After locating the line with "Worst setup slack gains 0.16 ns." in the data that follows, return it and every later line exactly, up to and including the line with "Step 1 sets".

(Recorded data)
────────────────────

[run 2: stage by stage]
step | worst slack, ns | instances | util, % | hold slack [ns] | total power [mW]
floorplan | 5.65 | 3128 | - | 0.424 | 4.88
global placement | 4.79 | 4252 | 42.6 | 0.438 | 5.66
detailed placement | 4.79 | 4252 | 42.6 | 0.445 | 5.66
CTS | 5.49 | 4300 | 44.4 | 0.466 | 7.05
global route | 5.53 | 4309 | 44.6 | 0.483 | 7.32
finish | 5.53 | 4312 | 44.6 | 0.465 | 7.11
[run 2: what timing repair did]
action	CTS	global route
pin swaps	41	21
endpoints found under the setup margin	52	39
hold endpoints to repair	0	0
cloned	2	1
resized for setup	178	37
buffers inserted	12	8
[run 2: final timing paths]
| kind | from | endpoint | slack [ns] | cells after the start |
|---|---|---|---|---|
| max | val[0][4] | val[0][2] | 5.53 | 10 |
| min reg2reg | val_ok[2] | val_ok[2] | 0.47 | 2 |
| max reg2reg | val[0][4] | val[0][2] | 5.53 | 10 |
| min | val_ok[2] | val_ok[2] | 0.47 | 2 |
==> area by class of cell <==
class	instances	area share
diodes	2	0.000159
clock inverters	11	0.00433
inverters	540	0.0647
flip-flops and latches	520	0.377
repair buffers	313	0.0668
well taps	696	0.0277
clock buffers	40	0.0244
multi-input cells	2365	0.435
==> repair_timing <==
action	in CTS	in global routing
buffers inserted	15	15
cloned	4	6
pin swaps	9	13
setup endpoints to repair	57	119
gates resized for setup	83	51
This design comes from an exercise in tuning for small area, a short achievable clock period and few clock cycles per item on the open sky130 flow, not from production work.
At most, simulation tests tie the RTL to the original design; equivalence was not proved.

==> flow/design.v (excerpt) <==
module aes128_enc (
    input  wire         clk,
    input  wire         rst,       
    input  wire         start,
    input  wire [127:0] key,
    input  wire [127:0] block,
    output reg          done,
    output wire [127:0] result
);
Size: roughly 4400 cells after synthesis, ~260 flip-flops.
==> module aes128_enc, before the edit <==
module aes128_enc (
    input  wire         clk,
    input  wire         rst,       
    input  wire         start,
    input  wire [127:0] key,
    input  wire [127:0] block,
    output reg          done,
    output wire [127:0] result
);
    reg [127:0] state;
    reg [127:0] kregn;
    reg [3:0]   cnt;      
    reg         idle;
    reg [7:0] rc;
    always @* begin
        if (idle)
            rc = 8'h01;
        else
            case (cnt)
                4'd1: rc = 8'h02;
                4'd2: rc = 8'h04;
                4'd3: rc = 8'h08;
                4'd4: rc = 8'h10;
                4'd5: rc = 8'h20;
                4'd6: rc = 8'h40;
                4'd7: rc = 8'h80;
                4'd8: rc = 8'h1b;
                default: rc = 8'h36;
            endcase
    end
    wire [127:0] sr;
    genvar i, c, r;
    generate
        for (c = 0; c < 4; c = c + 1) begin : g_col
            for (r = 0; r < 4; r = r + 1) begin : g_row
                assign sr[127-8*(r+4*c) -: 8] = state[127-8*(r+4*((c+r)%4)) -: 8];
            end
        end
    endgenerate
    wire [127:0] mcn;
    generate
        for (c = 0; c < 4; c = c + 1) begin : g_mc
            aes_mixcol_n u_mc (.c(sr[127-32*c -: 32]), .mn(mcn[127-32*c -: 32]));
        end
    endgenerate
    wire [127:0] din, kin, sbin, nstate;
    generate
        for (i = 0; i < 128; i = i + 1) begin : g_ark
            g_muxh u_d (.s(idle), .a(mcn[i]), .b(block[i]), .y(din[i]));
            g_muxh u_k (.s(idle), .a(kregn[i]), .b(key[i]), .y(kin[i]));
            g_xor2 u_x (.a(din[i]), .b(kin[i]), .y(sbin[i]));
        end
        for (i = 0; i < 16; i = i + 1) begin : g_sub
            aes_sbox u_sb (.a(sbin[127-8*i -: 8]), .y(nstate[127-8*i -: 8]));
        end
    endgenerate
    wire [31:0] w0 = kin[127:96], w1 = kin[95:64], w2 = kin[63:32], w3 = kin[31:0];
    wire [31:0] sub;
    aes_sbox ks0 (.a(w3[23:16]), .y(sub[31:24]));
    aes_sbox ks1 (.a(w3[15:8]),  .y(sub[23:16]));
    aes_sbox ks2 (.a(w3[7:0]),   .y(sub[15:8]));
    aes_sbox ks3 (.a(w3[31:24]), .y(sub[7:0]));
    wire [31:0] w0r;
    wire [31:0] a01, a012, a0123, n0n, n1n, n2n, n3n;
    assign w0r[23:0] = w0[23:0];
    generate
        for (i = 0; i < 8; i = i + 1) begin : g_rc
            g_xor2 u_rc (.a(w0[24+i]), .b(rc[i]), .y(w0r[24+i]));
        end
        for (i = 0; i < 32; i = i + 1) begin : g_ks
            assign a01[i] = 1'b0;
            assign a012[i] = 1'b0;
            assign a0123[i] = 1'b0;
            g_xnor2 u_n0 (.a(w0r[i]), .b(sub[i]), .y(n0n[i]));
            g_xor2  u_n1 (.a(w1[i]), .b(n0n[i]), .y(n1n[i]));
            g_xor2  u_n2 (.a(w2[i]), .b(n1n[i]), .y(n2n[i]));
            g_xor2  u_n3 (.a(w3[i]), .b(n2n[i]), .y(n3n[i]));
        end
    endgenerate
    generate
        for (i = 0; i < 128; i = i + 1) begin : g_out
            g_xnor2 u_o (.a(sr[i]), .b(kregn[i]), .y(result[i]));
        end
    endgenerate
    always @(posedge clk) begin
        state <= nstate;
        kregn <= {n0n, n1n, n2n, n3n};
    end
    always @(posedge clk) begin
        if (rst) begin
            cnt  <= 4'd0;
            idle <= 1'b1;
            done <= 1'b0;
        end else begin
            done <= !idle && cnt == 4'd9;
            if (start && idle) begin
                cnt  <= 4'd1;
                idle <= 1'b0;
            end else if (!idle) begin
                cnt <= cnt + 4'd1;
                if (cnt == 4'd9)
                    idle <= 1'b1;
            end
        end
    end
endmodule
From an optimization exercise on the open Yosys and OpenROAD flow, aimed at small area, a short achievable clock period and few clock cycles; shortcuts taken in it are not production practice.
Function was checked by simulation only, so behaviour that the tests miss may differ from the original.

// mtr_engine
module mtr_engine (
    input  wire        clk,
    input  wire        rst,
    input  wire        in_valid,
    output wire        in_ready,
    input  wire        in_op,       
    input  wire [2:0]  in_meter,
    input  wire [31:0] in_now,      
    input  wire [13:0] in_len,      
    input  wire [1:0]  in_pre,      
    input  wire [31:0] in_cir,      
    input  wire [31:0] in_pir,      
    input  wire [23:0] in_cbs,      
    input  wire [23:0] in_pbs,      
    input  wire        in_mode,
    input  wire        in_aware,
    input  wire        in_reset,
    input  wire [7:0]  in_ladj,     
    input  wire [5:0]  in_act,      
    input  wire [5:0]  in_ycls,
    input  wire [5:0]  in_rcls,
    output reg         out_valid,
    output reg  [1:0]  out_colour,
    output reg         out_drop,
    output reg         out_reclass,
    output reg  [5:0]  out_class,
    output reg  [46:0] out_tc,
    output reg  [46:0] out_tp
);
Size: ~18,000 cells after synthesis, ~3,000 flip-flops, ~300 I/O pins.
export LEC_CHECK = 0
export ABC_AREA = 1
export CAP_MARGIN = 45
export CORE_MARGIN = 2
export CORE_UTILIZATION = 50
export CTS_CLUSTER_DIAMETER = 100
export CTS_CLUSTER_SIZE = 18
export SLEW_MARGIN = 40
create_clock -name core_clock -period 33.0 [get_ports {clk}]
standard.sh (not shown) runs the stock make flow with config.mk's settings and CLKGATE_MAP_FILE= SYNTH_SCRIPT=/design/flow/synth_recipe.tcl, a recipe that flattens the netlist after the stock synthesis.
==> flow/flow/run.sh <==
#!/bin/bash
# The standard layout, with repair_timing asked to leave 24.8 ns of setup slack
# at the design's own clock period, so that it keeps working on paths that
# already meet the clock. Make's output goes to its own log here; each ORFS
# step keeps its own log under orfs/logs.
set -euo pipefail
bash standard.sh SETUP_SLACK_MARGIN=24.8 finish > standard_finish.log 2>&1
The starting point passed the timing, DRC and antenna checks.
Testbench counts at the start, summed over its fixed seeds: cycles 24,032.
==> next run, changes <==
==> flow/flow/run.sh (replaced) <==
#!/bin/bash
# The standard layout, with repair_timing asked to leave 24 ns of setup slack
# at the design's own clock period, so that it keeps working on paths that
# already meet the clock. Make's output goes to its own log here; each ORFS
# step keeps its own log under orfs/logs.
set -euo pipefail
bash standard.sh SETUP_SLACK_MARGIN=24 finish > standard_finish.log 2>&1
--- a/flow/config.mk
+++ b/flow/config.mk
@@ -8 +7,0 @@
-export ABC_AREA = 1
@@ -11,3 +10 @@
-export CORE_UTILIZATION = 50
-export CTS_CLUSTER_DIAMETER = 100
-export CTS_CLUSTER_SIZE = 18
+export CORE_UTILIZATION = 62
After rerunning: Design area decreases by 0.36%. Clock-buffer cell count climbs by 85. Global-route usage came out higher by 7.5 points. Hold slack barely changes. Routed wire length decreases by 4.0%. Clock skew shrinks by 0.013 ns. Core utilization goes up by 15 points. Non-clock buffer count fell by 62. Cell count shrinks by 16%. Setup slack is worse by 0.77 ns.
==> next run, changes <==
--- a/flow/config.mk
+++ b/flow/config.mk
@@ -10 +10 @@
-export CORE_UTILIZATION = 62
+export CORE_UTILIZATION = 40
- The new run passed the timing, DRC and antenna checks
- design area increases by 1.2%
- setup slack improves by 0.0072 ns
- maximum frequency is about the same
- die area increases by 55%
==> next run, changes <==
==> flow/flow/run.sh (replaced) <==
#!/bin/bash
# The standard layout, with repair_timing asked to leave 24.8 ns of setup slack
# at the design's own clock period, so that it keeps working on paths that
# already meet the clock. Make's output goes to its own log here; each ORFS
# step keeps its own log under orfs/logs.
set -euo pipefail
bash standard.sh SETUP_SLACK_MARGIN=24.8 finish > standard_finish.log 2>&1
--- a/flow/config.mk
+++ b/flow/config.mk
@@ -7,0 +8 @@
+export ABC_AREA = 1
@@ -10 +11 @@
-export CORE_UTILIZATION = 40
+export CORE_UTILIZATION = 50
Result: Sequential share of layout area went down by 0.51 points; register-to-register slack gains 0.88 ns; final area went up slightly; cell count went up by a little under a tenth; worst setup slack gains 0.75 ns; worst hold slack loses 0.011 ns; clock skew went down by 0.025 ns; sequential cell count stays the same; die area went down by about a fifth; wire length went up by a few percent.
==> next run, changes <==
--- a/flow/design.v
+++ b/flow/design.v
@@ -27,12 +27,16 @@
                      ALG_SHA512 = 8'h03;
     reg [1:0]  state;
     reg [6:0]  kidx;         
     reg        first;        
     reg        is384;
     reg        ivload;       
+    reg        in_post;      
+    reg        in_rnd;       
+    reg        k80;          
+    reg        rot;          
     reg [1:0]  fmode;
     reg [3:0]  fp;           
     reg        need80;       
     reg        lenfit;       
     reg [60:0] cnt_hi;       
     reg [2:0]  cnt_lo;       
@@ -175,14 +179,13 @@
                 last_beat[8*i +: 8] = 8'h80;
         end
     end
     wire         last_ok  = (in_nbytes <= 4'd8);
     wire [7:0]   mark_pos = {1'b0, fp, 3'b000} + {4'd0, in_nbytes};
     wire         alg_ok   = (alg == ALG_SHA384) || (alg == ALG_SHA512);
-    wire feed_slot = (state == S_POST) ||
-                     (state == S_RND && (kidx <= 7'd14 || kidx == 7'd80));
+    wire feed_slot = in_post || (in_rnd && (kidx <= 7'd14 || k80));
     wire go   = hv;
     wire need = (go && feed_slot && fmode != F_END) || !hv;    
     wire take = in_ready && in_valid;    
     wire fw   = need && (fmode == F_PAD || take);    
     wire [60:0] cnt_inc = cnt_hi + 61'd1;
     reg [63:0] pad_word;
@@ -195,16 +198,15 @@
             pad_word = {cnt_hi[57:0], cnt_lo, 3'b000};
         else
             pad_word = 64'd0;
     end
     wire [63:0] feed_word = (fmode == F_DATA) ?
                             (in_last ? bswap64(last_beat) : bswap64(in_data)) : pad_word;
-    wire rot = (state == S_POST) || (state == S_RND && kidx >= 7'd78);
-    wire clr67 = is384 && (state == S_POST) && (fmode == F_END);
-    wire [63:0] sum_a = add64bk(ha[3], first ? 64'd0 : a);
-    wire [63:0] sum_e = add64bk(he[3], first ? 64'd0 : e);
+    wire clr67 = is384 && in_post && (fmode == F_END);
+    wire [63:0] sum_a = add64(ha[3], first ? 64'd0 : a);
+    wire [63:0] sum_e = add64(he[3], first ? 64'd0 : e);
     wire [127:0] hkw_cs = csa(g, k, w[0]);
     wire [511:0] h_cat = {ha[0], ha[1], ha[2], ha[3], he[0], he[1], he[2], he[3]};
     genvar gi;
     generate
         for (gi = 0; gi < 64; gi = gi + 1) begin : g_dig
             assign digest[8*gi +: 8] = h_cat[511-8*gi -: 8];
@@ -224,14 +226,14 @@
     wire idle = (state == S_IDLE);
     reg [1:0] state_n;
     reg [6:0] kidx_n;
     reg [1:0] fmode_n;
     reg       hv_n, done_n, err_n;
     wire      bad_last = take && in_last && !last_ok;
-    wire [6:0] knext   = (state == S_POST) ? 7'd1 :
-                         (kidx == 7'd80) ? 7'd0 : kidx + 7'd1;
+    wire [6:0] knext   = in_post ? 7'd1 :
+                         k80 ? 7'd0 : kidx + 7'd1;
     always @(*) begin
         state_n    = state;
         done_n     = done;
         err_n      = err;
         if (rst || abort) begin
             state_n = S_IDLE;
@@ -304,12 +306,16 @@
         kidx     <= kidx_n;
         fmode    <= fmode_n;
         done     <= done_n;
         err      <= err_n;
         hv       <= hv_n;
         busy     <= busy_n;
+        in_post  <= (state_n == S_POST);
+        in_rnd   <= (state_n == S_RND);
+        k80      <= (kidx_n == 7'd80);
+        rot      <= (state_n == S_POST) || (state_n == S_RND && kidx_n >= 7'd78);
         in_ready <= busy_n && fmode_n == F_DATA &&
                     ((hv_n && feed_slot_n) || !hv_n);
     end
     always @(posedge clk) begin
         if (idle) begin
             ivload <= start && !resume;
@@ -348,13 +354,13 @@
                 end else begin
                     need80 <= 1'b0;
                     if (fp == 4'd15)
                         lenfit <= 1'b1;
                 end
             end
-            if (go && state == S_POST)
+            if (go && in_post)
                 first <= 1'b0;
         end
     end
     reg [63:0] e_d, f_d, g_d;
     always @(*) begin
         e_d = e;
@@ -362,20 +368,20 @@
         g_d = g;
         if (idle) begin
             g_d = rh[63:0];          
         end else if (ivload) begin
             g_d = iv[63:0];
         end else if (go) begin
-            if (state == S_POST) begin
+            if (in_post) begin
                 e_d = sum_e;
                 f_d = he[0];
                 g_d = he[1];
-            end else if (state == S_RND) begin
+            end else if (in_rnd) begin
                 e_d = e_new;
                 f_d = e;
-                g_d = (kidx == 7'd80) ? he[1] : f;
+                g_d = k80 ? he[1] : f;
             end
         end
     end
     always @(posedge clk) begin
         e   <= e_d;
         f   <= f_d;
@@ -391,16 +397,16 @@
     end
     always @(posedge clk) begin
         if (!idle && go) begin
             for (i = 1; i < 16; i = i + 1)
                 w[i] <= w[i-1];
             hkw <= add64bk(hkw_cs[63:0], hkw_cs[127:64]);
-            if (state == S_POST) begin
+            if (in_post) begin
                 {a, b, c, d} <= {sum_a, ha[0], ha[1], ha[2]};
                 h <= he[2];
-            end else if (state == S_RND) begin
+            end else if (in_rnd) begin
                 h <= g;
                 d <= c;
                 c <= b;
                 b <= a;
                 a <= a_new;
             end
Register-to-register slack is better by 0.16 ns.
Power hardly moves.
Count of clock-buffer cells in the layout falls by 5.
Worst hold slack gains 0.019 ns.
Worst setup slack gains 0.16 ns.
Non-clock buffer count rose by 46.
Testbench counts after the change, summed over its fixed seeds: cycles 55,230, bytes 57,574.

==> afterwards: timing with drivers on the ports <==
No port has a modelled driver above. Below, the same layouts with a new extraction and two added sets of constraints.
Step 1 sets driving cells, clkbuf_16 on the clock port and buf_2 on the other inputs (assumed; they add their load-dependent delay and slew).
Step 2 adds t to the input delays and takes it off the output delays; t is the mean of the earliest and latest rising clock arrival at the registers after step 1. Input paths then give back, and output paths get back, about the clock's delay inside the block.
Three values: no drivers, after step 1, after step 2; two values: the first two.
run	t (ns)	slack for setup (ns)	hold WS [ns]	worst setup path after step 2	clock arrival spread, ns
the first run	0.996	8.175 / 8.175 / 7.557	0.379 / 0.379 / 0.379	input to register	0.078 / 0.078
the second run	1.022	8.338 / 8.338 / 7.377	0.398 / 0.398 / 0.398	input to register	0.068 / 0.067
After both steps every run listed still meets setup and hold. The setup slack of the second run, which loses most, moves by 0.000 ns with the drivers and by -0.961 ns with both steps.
From an optimization exercise on the open Yosys and OpenROAD flow, aimed at small area, a short achievable clock period and few clock cycles per item; shortcuts taken in it are not production practice. Only simulation tests tie the RTL to the original design; equivalence was not proved. Power is estimated from default activity; no workload was simulated.

==> flow/design.v, too long to show whole: its modules and the start of the top module <==
// module fpu32_fa: 4 lines
// module fpu32_ha: 4 lines
// module fpu32_hai: 4 lines
// module olx_fpu32: 3416 lines
module olx_fpu32 (
    input  wire        clk,
    input  wire        rst,
    input  wire        in_valid,
    output wire        in_ready,
    input  wire [3:0]  in_op,
    input  wire [31:0] in_a,
    input  wire [31:0] in_b,
    input  wire [31:0] in_c,
    output reg         out_valid,
    output reg  [31:0] out_result
);
  // ...
==> flow/flow/run.sh <==
#!/bin/bash
# Standard layout (the standard.sh, all steps), with the port buffers that
# ORFS inserts during placement made of buf_2 cells instead of the default.
set -e
export BUFFER_PORTS_ARGS="-buffer_cell sky130_fd_sc_hd__buf_2"
bash standard.sh > standard_flow.log 2>&1
==> flow/standard.sh <==
#!/bin/bash
# synth_recipe.tcl (not shown) runs the flow's synth.tcl, then flattens the netlist and writes it again
# the make line also repeats each setting of config.mk as NAME=value (left out here)
make -C /OpenROAD-flow-scripts/flow DESIGN_CONFIG=/design/flow/config.mk WORK_HOME=/design/flow/orfs CLKGATE_MAP_FILE= SYNTH_SCRIPT=/design/flow/synth_recipe.tcl "${@:-finish}"
==> flow/config.mk <==
export PLATFORM = sky130hd
export DESIGN_NAME = olx_fpu32
export DESIGN_NICKNAME = olx_fpu32
export VERILOG_FILES = /design/flow/design.v
export SDC_FILE = /design/flow/constraint.sdc
export NUM_CORES = 4
export LEC_CHECK = 0
export CAP_MARGIN = 20
export CORE_MARGIN = 2
export CORE_UTILIZATION = 65
export PLACE_DENSITY = 0.75
export SLEW_MARGIN = 20
export SYNTH_HIERARCHICAL = 1
==> flow/constraint.sdc <==
create_clock -name core_clock -period 32.0 [get_ports {clk}]
set_input_delay 6.4000 -clock core_clock [delete_from_list [all_inputs] [get_ports {clk}]]
set_output_delay 6.4000 -clock core_clock [all_outputs]
set_load 0.01 [all_outputs]
==> flow_metrics.py, run 1 <==
metrics = {
    "outcome": {
        "run_status": "no timing/DRC/antenna violations",
    },
    "layout": {
        "final_common_cell": "sky130_fd_sc_hd__nand2_1",
        "multi_input_gates": 3890,
        "final_layout_size_suffix_gt1_frac": 0.08448,
        "design.seq.count": 479,
        "number_of_nets_in_the_finished_design": 5826,
        "multi_input_combinational_cell_area_um2": 31900,
        "area_dominant_class": "multi-input gates",
        "biggestRegsByFlops": "crow1 x77, x2 x77, r0_1 x47",
    },
    "pwr": {
        "p_comb_w": 0.00432,
        "power.ir.vdd_worst_mv": 0.09444,
        "sw_frac_of_total": 0.5387,
    },
    "setup_path": {
        "endpoint_kind": "flop",
        "worstSetupPathType": "reg2reg",
        "cp_top_family": "compound AO/OA/AOI/OAI gates",
        "reg2reg_depth": 19,
        "crit_path_max_incr_delay_ps": 810,
        "timing.critical_path.cells": "inv_1, ha_1, fa_1, inv_1, fa_1, fa_1, a211oi_1, o21ai_0, a211oi_1, a31oi_1, o32a_1, buf_4, o21ai_2, mux2_2, a211oi_1, o22ai_1, nor2_1, o22ai_1, xnor2_1",
    },
    "drt": {
        "route.final.wire_length_um": 163300,
        "detailedRoute.firstIterationViolations": 6314,
        "vias": 40633,
        "met2_length_um": 67570,
    },
    "logic_synthesis": {
        "post_synth_fa_ha_maj_area_fraction": 0.3070,
        "yosys_register_bits": 479,
        "fraction_of_synthesis_flops_using_an_asynchronous_set_or_reset_pin": 0,
        "yosys_most_used_dff": "sky130_fd_sc_hd__dfxtp_1",
        "netlist.area_leader.share": 0.2540,
    },
    "sta": {
        "tightestPinTransition_ps": 1214,
        "hold_viol": 0,
        "layout_worst_path_cycle_share": 0.2412,
        "postLayoutSetupSlackWorst_ps": 24280,
    },
    "hold_path": {
        "hold_path_startpoint": "sres2",
    },
    "clock_tree": {
        "post-cts-setup-buffers": 0,
        "htreeDepth": 2,
        "cts.path.max_buffers": 3,
        "hold_buffers": 0,
    },
    "run": {
        "maxCapViolCount": 0,
    },
    "global_routing": {
        "global_route.overflow_total": 0,
        "grt_pass1_vias": 40111,
        "grt.met2_usage": 0.6611,
        "grt_use_met1": 0.6159,
        "grt_pass1_wl_um": 244400,
    },
    "floorplanning": {
        "core_region_area_um2": 67160,
        "initial_utilization": 0.6561,
    },
}
Testbench counts, summed over its fixed seeds: cycles 80,016, items 80,000.
==> run 2: changes to the inputs <==
--- a/flow/design.v
+++ b/flow/design.v
@@ -77,17 +77,16 @@
     reg  [23:0] cmask;
     integer j;
     always @* begin
         for (j = 0; j < 24; j = j + 1)
             cmask[j] = (sh >= 53 + j);
     end
     wire        c_st = |(mc & cmask);
     wire [76:0] c_al = {cw[100:25], c_st};
-    wire [77:0] crow_n = {1'b1, c_al ^ {77{~eff_sub}}};
     wire [77:0] t_r0, t_r1;
     wire [23:0] u_csa_ma = ma;
     wire [23:0] u_csa_mb = mb;
     wire [77:0] u_csa_r0;
     wire [77:0] u_csa_r1;
     wire u_csa_pp0_0 = ~(u_csa_ma[0] & u_csa_mb[0]);
     wire u_csa_pp0_1 = ~(u_csa_ma[1] & u_csa_mb[0]);
     wire u_csa_pp0_2 = ~(u_csa_ma[2] & u_csa_mb[0]);
@@ -2128,36 +2127,38 @@
             OP_FLE:  oth = {31'd0, fle};
             OP_FNEG: oth = {~a0[31], a0[30:0]};
             default: oth = {1'b0, a0[30:0]};
         endcase
     end
     wire        spec_sel1 = ~op_fma | fspec_sel;
     wire [31:0] spec_val1 = op_fma ? fspec : oth;
     reg        v1;
-    reg [77:0] r0_1, r1_1, crow1;    
+    reg [77:0] r0_1, r1_1;           
+    reg [76:0] cal1;                 
     reg        sp1, sub1;
     reg [8:0]  es1;
     reg        ssel1;
     reg [31:0] sval1;
     always @(posedge clk) begin
         v1    <= v0 & ~rst;
         r0_1  <= t_r0;
         r1_1  <= t_r1;
-        crow1 <= crow_n;
+        cal1  <= c_al;
         sp1   <= sp;
         sub1  <= eff_sub;
         es1   <= es;
         ssel1 <= spec_sel1;
         sval1 <= spec_val1;
     end
     wire [77:0] t_s, t_k;
+    wire [77:0] crow_n = {1'b1, cal1 ^ {77{~sub1}}};
     wire [77:0] u_c32_r0 = r0_1;
     wire [77:0] u_c32_r1 = r1_1;
-    wire [77:0] u_c32_crow = crow1;
+    wire [77:0] u_c32_crow = crow_n;
     wire [77:0] u_c32_s;
     wire [77:0] u_c32_k;
     wire u_c32_s100001, u_c32_c100002;
     fpu32_fa u_c32_us100001 (.a(u_c32_r0[4]), .b(u_c32_r1[4]), .c(u_c32_crow[4]), .s(u_c32_s100001), .co(u_c32_c100002));
     wire u_c32_s100003, u_c32_c100004;
     fpu32_fa u_c32_us100003 (.a(u_c32_r0[5]), .b(u_c32_r1[5]), .c(u_c32_crow[5]), .s(u_c32_s100003), .co(u_c32_c100004));
     wire u_c32_s100005, u_c32_c100006;
     fpu32_fa u_c32_us100005 (.a(u_c32_r0[6]), .b(u_c32_r1[6]), .c(u_c32_crow[6]), .s(u_c32_s100005), .co(u_c32_c100006));
==> run 2 against run 1 <==
Worst hold slack better by 2.1 ps. First-iteration DRC count increased by 2.7%. Synthesized cell count is 0.16% higher. Sequential power about the same. Sequential share of layout area decreased by 0.36 points. Highest routed layer unchanged.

────────────────────

Final answer
Worst setup slack gains 0.16 ns.
Non-clock buffer count rose by 46.
Testbench counts after the change, summed over its fixed seeds: cycles 55,230, bytes 57,574.

==> afterwards: timing with drivers on the ports <==
No port has a modelled driver above. Below, the same layouts with a new extraction and two added sets of constraints.
Step 1 sets driving cells, clkbuf_16 on the clock port and buf_2 on the other inputs (assumed; they add their load-dependent delay and slew).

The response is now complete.